Unlocking Economic Opportunities
There is a growing debate globally and in the Africa region, on what is the biggest obstacle to achieving gender equality between poverty and culture. While most of the programs addressing gender equality focus on the culture and traditions as the main cause of inequality, there is a new growing outlook on addressing gender inequality through economic empowerment. Unlocking economic opportunities seems to be the new key to women’s empowerment both socially and politically. However, unlocking economic opportunities comes with more responsibilities for women than for men. There are more programs and campaigns encouraging women to engage in income-generating activities, do more than unpaid work, and household chores. Stay at home wives are encouraged to engage in other income-generating activities than just cooking or cleaning, farmers are being told to do more than just depend on farming, the same story to middle-income groups, street sweepers, market vendors, bus drivers, and almost every class or type of female group. Women and girls are in all types of financial group savings.
Putting things in perspective, going by the 2016 Tanzania Demographic and Health Survey report, women still own fewer properties (assets) including land compared to men. Men aged 15-49 are slightly more likely to own a house (41 per cent) or land (37 per cent), either alone or jointly compared to women (38 per cent and 34 per cent, respectively). Unlike women, men are more likely to be sole than joint owners of either asset; 33 percent of men own a house alone, and 30 per cent own land alone compared to only 9 per cent of women who own a house or land alone.
What does the data say?
Why is economic empowerment important? Because economically independent women are more likely to make decisions at home, about their career path, their bodies, health, leave an abusive relationship and/or marriage, engage in politics and or leadership platforms compared to less economically empowered women.

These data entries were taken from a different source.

[src/rtl/fe_pkg.sv]
// Shared constants and the radix-4 x radix-4 digit-reversal map for the
// 16-point FFT unscrambler.
package fe_pkg;

  localparam int NS = 16;
  localparam int I  = 0;
  localparam int Q  = 1;

  // Lane p carries bin (p mod 4)*4 + (p div 4): the two base-4 digits swap.
  function automatic logic [3:0] digit_rev16(input logic [3:0] p);
    return {p[1:0], p[3:2]};
  endfunction

endpackage

[src/rtl/fe_bf16_unscr_if.sv]
// Frame-in / beat-out bundle of the FFT unscrambler. The slave modport is the
// unscrambler; the master modport is the FFT engine plus the downstream consumer.
interface fe_bf16_unscr_if #(
  parameter int NBW   = 12,
  parameter int NLANE = 4
);

  logic                                  i_valid;
  logic signed [15:0][1:0][NBW-1:0]      i_data;
  logic                                  i_ready;
  logic                                  o_valid;
  logic signed [NLANE-1:0][1:0][NBW-1:0] o_data;
  logic                                  o_sof;
  logic                                  o_eof;

  modport master (
    output i_valid, i_data, i_ready,
    input  o_valid, o_data, o_sof, o_eof
  );

  modport slave (
    input  i_valid, i_data, i_ready,
    output o_valid, o_data, o_sof, o_eof
  );

endinterface

[src/rtl/fe_frame_buf2.sv]
// Two-slot (ping/pong) whole-frame store with occupancy tracking. A frame that
// arrives while both slots are held is dropped and latched into a sticky flag.
module fe_frame_buf2
  import fe_pkg::*;
#(
  parameter int NBW = 12
) (
  input  logic                         clk,
  input  logic                         rst_async_n,
  input  logic                         wr_en,
  input  logic [NS-1:0][1:0][NBW-1:0]  wr_frame,
  input  logic                         rd_done,
  input  logic                         clr_ovf,
  output logic [NS-1:0][1:0][NBW-1:0]  rd_frame,
  output logic [1:0]                   level,
  output logic                         ovf
);

  logic [NS-1:0][1:0][NBW-1:0] slot_p0 [2];
  logic       wp;
  logic       rp;
  logic       wr_acc;
  logic       drop;
  logic [1:0] level_nxt;

  // A full buffer still accepts a frame when the read side frees a slot this cycle.
  assign wr_acc = wr_en && ((level != 2'd2) || rd_done);
  assign drop   = wr_en && !wr_acc;

  always_comb begin
    level_nxt = level;
    unique case ({wr_acc, rd_done})
      2'b10:   level_nxt = level + 2'd1;
      2'b01:   level_nxt = level - 2'd1;
      default: level_nxt = level;
    endcase
  end

  always_ff @(posedge clk or negedge rst_async_n) begin
    if (!rst_async_n) begin
      wp    <= 1'b0;
      rp    <= 1'b0;
      level <= 2'd0;
      ovf   <= 1'b0;
    end else begin
      if (wr_acc)
        wp <= ~wp;
      if (rd_done)
        rp <= ~rp;
      level <= level_nxt;
      if (drop)
        ovf <= 1'b1;
      else if (clr_ovf)
        ovf <= 1'b0;
    end
  end

  // Frame storage is data only and carries no reset.
  always_ff @(posedge clk) begin
    if (wr_acc)
      slot_p0[wp] <= wr_frame;
  end

  assign rd_frame = slot_p0[rp];

endmodule

[src/rtl/fe_bf16_unscr.sv]
// FFT output unscrambler: digit-reverses a 16-bin frame into natural order,
// buffers up to two frames and streams them out NLANE bins per beat.
module fe_bf16_unscr
  import fe_pkg::*;
#(
  parameter int NBW   = 12,
  parameter int NLANE = 4
) (
  input  logic            clk,
  input  logic            rst_async_n,
  fe_bf16_unscr_if.slave  bus,
  input  logic            i_clr_ovf,
  output logic            o_ovf,
  output logic [1:0]      o_level
);

  localparam int NBEAT = NS / NLANE;
  localparam int BW    = (NBEAT > 1) ? $clog2(NBEAT) : 1;

  typedef logic signed [1:0][NBW-1:0] cplx_t;
  typedef cplx_t [NS-1:0] frame_t;

  frame_t        wr_frame;
  frame_t        rd_frame;
  logic [BW-1:0] beat;
  logic          last_beat;
  logic          xfer;
  logic          rd_done;
  logic [3:0]    base;

  // Reorder at write time so both slots hold bins in natural order.
  always_comb begin
    wr_frame = '0;
    for (int p = 0; p < NS; p++) begin
      wr_frame[digit_rev16(4'(p))][I] = bus.i_data[p][I];
      wr_frame[digit_rev16(4'(p))][Q] = bus.i_data[p][Q];
    end
  end

  fe_frame_buf2 #(
    .NBW (NBW)
  ) u_buf (
    .clk         (clk),
    .rst_async_n (rst_async_n),
    .wr_en       (bus.i_valid),
    .wr_frame    (wr_frame),
    .rd_done     (rd_done),
    .clr_ovf     (i_clr_ovf),
    .rd_frame    (rd_frame),
    .level       (o_level),
    .ovf         (o_ovf)
  );

  assign bus.o_valid = (o_level != 2'd0);
  assign last_beat   = (beat == BW'(NBEAT - 1));
  assign xfer        = bus.o_valid && bus.i_ready;
  assign rd_done     = xfer && last_beat;

  always_ff @(posedge clk or negedge rst_async_n) begin
    if (!rst_async_n)
      beat <= '0;
    else if (xfer)
      beat <= last_beat ? '0 : beat + BW'(1);
  end

  // Output mux straight off the stored slot; it only moves on a transfer,
  // so data holds for free while the consumer stalls.
  always_comb begin
    base        = 4'(int'(beat) * NLANE);
    bus.o_data  = '0;
    for (int m = 0; m < NLANE; m++)
      bus.o_data[m] = rd_frame[base + 4'(m)];
  end

  assign bus.o_sof = bus.o_valid && (beat == '0);
  assign bus.o_eof = bus.o_valid && last_beat;

endmodule

[src/flat_wrapper.sv]
// flat-port wrapper written by rule: the top's interface ports become plain ports
module fe_bf16_unscr_flat import fe_pkg::*;
#(
  parameter int NBW   = 12,
  parameter int NLANE = 4
)
  (clk, rst_async_n, i_clr_ovf, o_ovf, o_level, bus_i_valid, bus_i_data, bus_i_ready, bus_o_valid, bus_o_data, bus_o_sof, bus_o_eof);
  fe_bf16_unscr_if #(.NBW(NBW), .NLANE(NLANE)) bus_i ();
  input  logic clk;
  input  logic rst_async_n;
  input  logic i_clr_ovf;
  output logic o_ovf;
  output logic [1:0] o_level;
  input wire logic [$bits(bus_i.i_valid)-1:0] bus_i_valid;
  input wire logic [$bits(bus_i.i_data)-1:0] bus_i_data;
  input wire logic [$bits(bus_i.i_ready)-1:0] bus_i_ready;
  output wire logic [$bits(bus_i.o_valid)-1:0] bus_o_valid;
  output wire logic [$bits(bus_i.o_data)-1:0] bus_o_data;
  output wire logic [$bits(bus_i.o_sof)-1:0] bus_o_sof;
  output wire logic [$bits(bus_i.o_eof)-1:0] bus_o_eof;
  assign bus_i.i_valid = bus_i_valid;
  assign bus_i.i_data = bus_i_data;
  assign bus_i.i_ready = bus_i_ready;
  assign bus_o_valid = bus_i.o_valid;
  assign bus_o_data = bus_i.o_data;
  assign bus_o_sof = bus_i.o_sof;
  assign bus_o_eof = bus_i.o_eof;
  fe_bf16_unscr #(.NBW(NBW), .NLANE(NLANE)) u_core (.clk(clk), .rst_async_n(rst_async_n), .bus(bus_i), .i_clr_ovf(i_clr_ovf), .o_ovf(o_ovf), .o_level(o_level));
endmodule
[config.mk]
export PLATFORM = sky130hd
export DESIGN_NAME = fe_bf16_unscr_flat
export DESIGN_NICKNAME = d
export VERILOG_FILES = /design/src/rtl/fe_pkg.sv /design/src/rtl/fe_bf16_unscr_if.sv /design/src/rtl/fe_frame_buf2.sv /design/src/rtl/fe_bf16_unscr.sv /design/src/flat_wrapper.sv
export SDC_FILE = /design/constraint.sdc
export NUM_CORES = 1
export LEC_CHECK = 0
export CAP_MARGIN = 20
export CORE_ASPECT_RATIO = 2
export CORE_MARGIN = 4
export CORE_UTILIZATION = 57
export CTS_CLUSTER_DIAMETER = 120
export DETAILED_ROUTE_END_ITERATION = 8
export PLACE_DENSITY = 0.85
export SLEW_MARGIN = 20
export SYNTH_ARGS = -nofsm -noshare
export SYNTH_HDL_FRONTEND = slang
export SYNTH_SLANG_ARGS = --single-unit
export TNS_END_PERCENT = 30
[constraint.sdc]
create_clock -name clk -period 29.7 [get_ports clk]
set_input_delay 4.455 -clock clk [delete_from_list [all_inputs] [get_ports clk]]
set_output_delay 4.455 -clock clk [all_outputs]
set_load 0.01 [all_outputs]
==> metrics.txt <==
share of cells above drive strength 1=16.2%; initial core utilization=57.5%; clock transition at the registers of the reported paths=0.07 ns; Pwr Density=99.4 nW/um^2; Psw=1.08 mW; Yosys reg bits=775; Tot GR Track Use=24.6%; Final Worst Setup Slack=21.31 ns; DP HPWL=44.6 mm; CP delay by family, top=buffers and inverters; vias in the first global route=16485; routed len/inst=26.5 um; # resized after CTS=0; final worst-path cycle share=28.2%; most used cell, CP=nand2_1; routed wire length=68.7 mm; Syn Nets=1740; Syn-to-layout area delta=26.1%; Fin. Hold Viols=0; WHS=0.503 ns; post-route cell area=36900 um^2; Via density=5.80; crit path cell chain=buf_4 -> mux4_2 -> nand2_1 -> nand2_1 -> clkdlybuf4s50_1; hold_buf cts=0; P_int=2.59 mW; number of post-CTS setup repair buffers=0; final slew viol count=0; DRC viols=0; fillers=2889; crit path max-delay cell type=dfrtp_4; setup TNS=0 ns; status=completed; Worst Hold Class=reg2reg; CTS H-tree depth=2; TritonCTS clock tree=built; number of nets with antenna violations after routing=0; Crit path buffers/inverters=2; peak supply drop=0.0930 mV; Post-synth ARST share=0.903%; Die H=329 um; Most Used Layer, Global Route=met2; Syn Area/Cell=21.7 um^2; first-pass GRT wire length=101 mm; Die Area=55300 um^2; Clk pwr share=23.2%; CP Max Fanout=46; clock root cell=clkbuf_16; count of input and output buffers=490; CP Launch Type=flip-flop; Arrival @ worst endpoint=3.93 ns; Synth Flop Type=edfxtp_1; # placed instances=2442; Pre-Repair DR Iteration Count=5; max-cap violation count=0; worst skew pair latency=0.62 ns; M2 GR Usage=42.7%; min Tclk post-route=8.39 ns; Routability Congestion=0.806; fin cells=2589; largest net degree at the start of global routing=160; Static Leak=12.4 nW; Top Ports=491; synthesized area=29300 um^2; CTS Buf Count=61; Crit Path Class=reg2out; Comb pwr share=32.8%; switch share=29.5%; number of synthesized flops with an enable pin=768; grt met3 use=6.20%; Vias=15029; Die W=168 um; slew margin rel.=26.5%; critical path endpoint category=primary output; Rows=117; clock tree buffer depth=3; Largest stage delay, worst path=1.06 ns; initial antenna violation count=34; synth unique cells=26; sequential share of power=44.0%; synthesized instance count=1348; Critical Path RT=25.24 ns; final setup fails=0; total grt overflow=0; post-synthesis sequential area ratio=79.4%; Area after DPL=34700 um^2; Clock Skew=0.0283 ns; met1 GRT Util=28.8%; Ys Warns=0; unrepaired setup endpoints after global routing=false; Nets=2243; CTS sink cnt=775; First DRT Iteration DRCs=1292; FMAX=119 MHz; pre-CTS setup slack=21.74 ns; Worst Tran Pin Value=1.10 ns; core area=50900 um^2
[synthesized netlist by cell type (3+ instances only)]
cell type  number  area, um^2
buf_1           5        18.8
buf_2          20         100
buf_6          15         169
buf_8           5        75.1
clkbuf_1       19        71.3
dfrtp_1         7         175
edfxtp_1      768       23100
ha_1            3        37.5
inv_1           4        15.0
mux4_2        192        4320
nand2_1       290        1090
nor2_1          3        11.3
xnor2_1         4        35.0
[registers in the layout (all words and copies together), names as in the netlist]
name,count
u_core.u_buf.ovf,1
u_core.u_buf.wp,1
u_core.u_buf.rp,1
u_core.u_buf.level,2
u_core.beat,2
u_core.u_buf.slot_p0,768
[final cells by class]
type	count	area [um^2]	share of cell area, %
repair buffers	505	5050	13.7
multi-input cells	503	5600	15.2
flip-flops and latches	775	23200	63.0
clock buffers	70	1600	4.34
clock inverters	45	505	1.37
diodes	32	80.1	0.217
well taps	654	818	2.22
inverters	5	21.3	0.0576
[metal layers]
| layer | wire (um) | share of wire [%] |
|---|---|---|
| met3 | 5740 | 8.4 |
| met2 | 37500 | 55 |
| met5 | 61 | 0.089 |
| met4 | 3030 | 4.4 |
| met1 | 22400 | 33 |
[cell families (layout without fill, tap and decap cells)]
logic type                 after synthesis  after routing  share of synthesized area (%)
adders and majority gates                3              3                          0.128
and+or+nand+nor                        297            297                           3.84
muxes                                  193            193                           14.8
other                                    0             32                              0
AOI/OAI and AO/OA                        5              5                          0.137
DFF                                    775            775                           79.4
xor gates and xnor gates                 5              5                          0.150
buffers and inverters                   70            625                           1.57
[worst paths after layout]
path / slack [ns] / to / cells after the start / from
setup reg to reg: 24.28 / u_core.u_buf.slot_p0[0][45]$_DFFE_PP_ / 7 / u_core.beat[1]$_DFFE_PN0P_
hold reg to reg: 0.50 / u_core.u_buf.ovf$_DFFE_PN0P_ / 1 / u_core.u_buf.ovf$_DFFE_PN0P_
max in group asynchronous: 25.26 / u_core.beat[1]$_DFFE_PN0P_ / 1 / rst_async_n
hold / removal: 0.50 / u_core.u_buf.ovf$_DFFE_PN0P_ / 1 / u_core.u_buf.ovf$_DFFE_PN0P_
min in group asynchronous: 4.13 / u_core.u_buf.ovf$_DFFE_PN0P_ / 1 / rst_async_n
setup / recovery: 21.31 / bus_o_data[37] / 5 / u_core.u_buf.rp$_DFFE_PN0P_
[placed cells by master (no fill, tap or decap), types with 2 or more instances in the layout]
cell type and count:
clkdlybuf4s50_1 490, nand2_1 290, diode_2 32, dfrtp_1 4, edfxtp_1 768, ha_1 3, buf_12 2, dfrtp_4 3
nor2_4 2, xnor2_1 4, clkbuf_1 7, clkinv_2 10, buf_4 12, clkbuf_16 63, clkinv_4 3, clkinv_1 16
mux4_2 192, clkinvlp_4 4, bufinv_16 11, inv_1 4
[per-stage QoR]
stage,utilization (%),power (mW)
2_1_floorplan,-,2.51
3_3_place_gp,68.2,2.80
3_5_place_dp,68.2,2.85
4_1_cts,72.3,3.70
5_1_grt,72.4,3.84
6_report,72.5,3.67
[power by group through the flow]
| stage | clock (mW) | combinational (mW) | sequential [mW] |
|---|---|---|---|
| 2_1_floorplan | 0 | 0.771 | 1.74 |
| 3_3_place_gp | 0 | 1.19 | 1.61 |
| 3_5_place_dp | 0 | 1.21 | 1.64 |
| 4_1_cts | 0.864 | 1.22 | 1.62 |
| 5_1_grt | 0.914 | 1.29 | 1.64 |
| 6_report | 0.850 | 1.21 | 1.61 |
No activity file was read; power rests on OpenSTA's default activity.
**config.mk**
```make
export PLATFORM = sky130hd
export DESIGN_NAME = pll_lock_supervisor
export DESIGN_NICKNAME = d
export VERILOG_FILES = /design/src/rtl/pll_sup_pkg.sv /design/src/rtl/pll_lock_chan.sv /design/src/rtl/pll_lock_supervisor.sv
export SDC_FILE = /design/constraint.sdc
export NUM_CORES = 1
export LEC_CHECK = 0
export ABC_AREA = 1
export BUFFER_PORTS_ARGS = -buffer_cell sky130_fd_sc_hd__buf_2
export CORE_MARGIN = 3
export CORE_UTILIZATION = 45
export CTS_CLUSTER_DIAMETER = 80
export CTS_CLUSTER_SIZE = 8
export DETAILED_ROUTE_END_ITERATION = 16
export SYNTH_ARGS = -nofsm -noshare
export SYNTH_HDL_FRONTEND = slang
export SYNTH_SLANG_ARGS = --single-unit
```
**constraint.sdc**
```tcl
create_clock -name clkin1 -period 3 [get_ports clkin1]
set_clock_uncertainty 0.05 [all_clocks]
set_input_delay 0.15 -clock clkin1 [delete_from_list [all_inputs] [get_ports clkin1]]
set_output_delay 0.15 -clock clkin1 [all_outputs]
set_load 0.01 [all_outputs]
```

Therefore, there are more benefits to being economically independent than the opposite. Women and girls are now grabbing all the economic opportunities they can lay their hands on, women are trying to be everything. Women are trying to do it all and have it all. To celebrate women and their achievement in the economic contribution platforms, women who do it all have the recognition names that somehow makes them feel important, powerful, and appreciated by their communities. Women are somehow trying to get rid of the patriarchal gender stereotypes of men, the providers and women the homemakers. Now that women are in both spheres (private and public spheres) terms like superwoman is becoming normal. They are glorified names and terms that put women at the financial and material contributor platform, a platform that traditionally belongs to men. It feels good, right? And powerful, right? Who does not want to feel good and powerful, we all do at some point in our lives.
The Superwoman
Let us talk about the superwoman concept. Who is a superwoman? I spoke to different people (men and women) and more importantly, I listened to the famous Tanzania women all-stars song Superwoman released in March 2020, a beautiful and danceable song, and it came at the right time during the International Women’s day celebrations. I believe the intention was to celebrate women and their contributions both at home and in the public sphere. It was a song aimed at showing women can do it all and achieve it all. But who is a superwoman? What are the qualities of a superhero person? What do the narratives of heroism represent? How is it represented to a popular group? Women are not a homogeneous group, how does the narrative fit into heterogeneity? How can women and girls as a heterogeneity group maintain their superwomanness? These are questions that cannot be answered by one size fits all responses, because women are not a homogeneous group, they think differently, want different things, have different priorities, and their routes are defined differently.
Hard Fought Progress
It is important to understand that it is just recently when women were allowed to enter the paid workforce, traditionally women were homemakers, while men were the providers. Women fought their way to engage in the marketplace, be allowed to go to school, and be employed. Women had too many battles to fight during that time, and they had to choose their battles carefully. As a group of the female nation, women are different even in their fight, number, and level of battles they choose to fight. Therefore, some wanted to fight the overall patriarchal structural inequalities and systems that perpetuated inequality and discrimination against women, that gave women a lesser level compared to men, that looked at girl child as property and sexual object that than a full-fledged human being with all rights to be protected and respected, the right to seat on the table and air her views, the right to work in decent conditions and be paid for what she contributes, the right to marry when she chooses to and not be defined by her marital status and or the number of children she has or cannot have. There are those who opted for a safer landing by not dismantling the system, because they had a lot to lose if the system (patriarchal system) fought back or just the timing wasn’t right.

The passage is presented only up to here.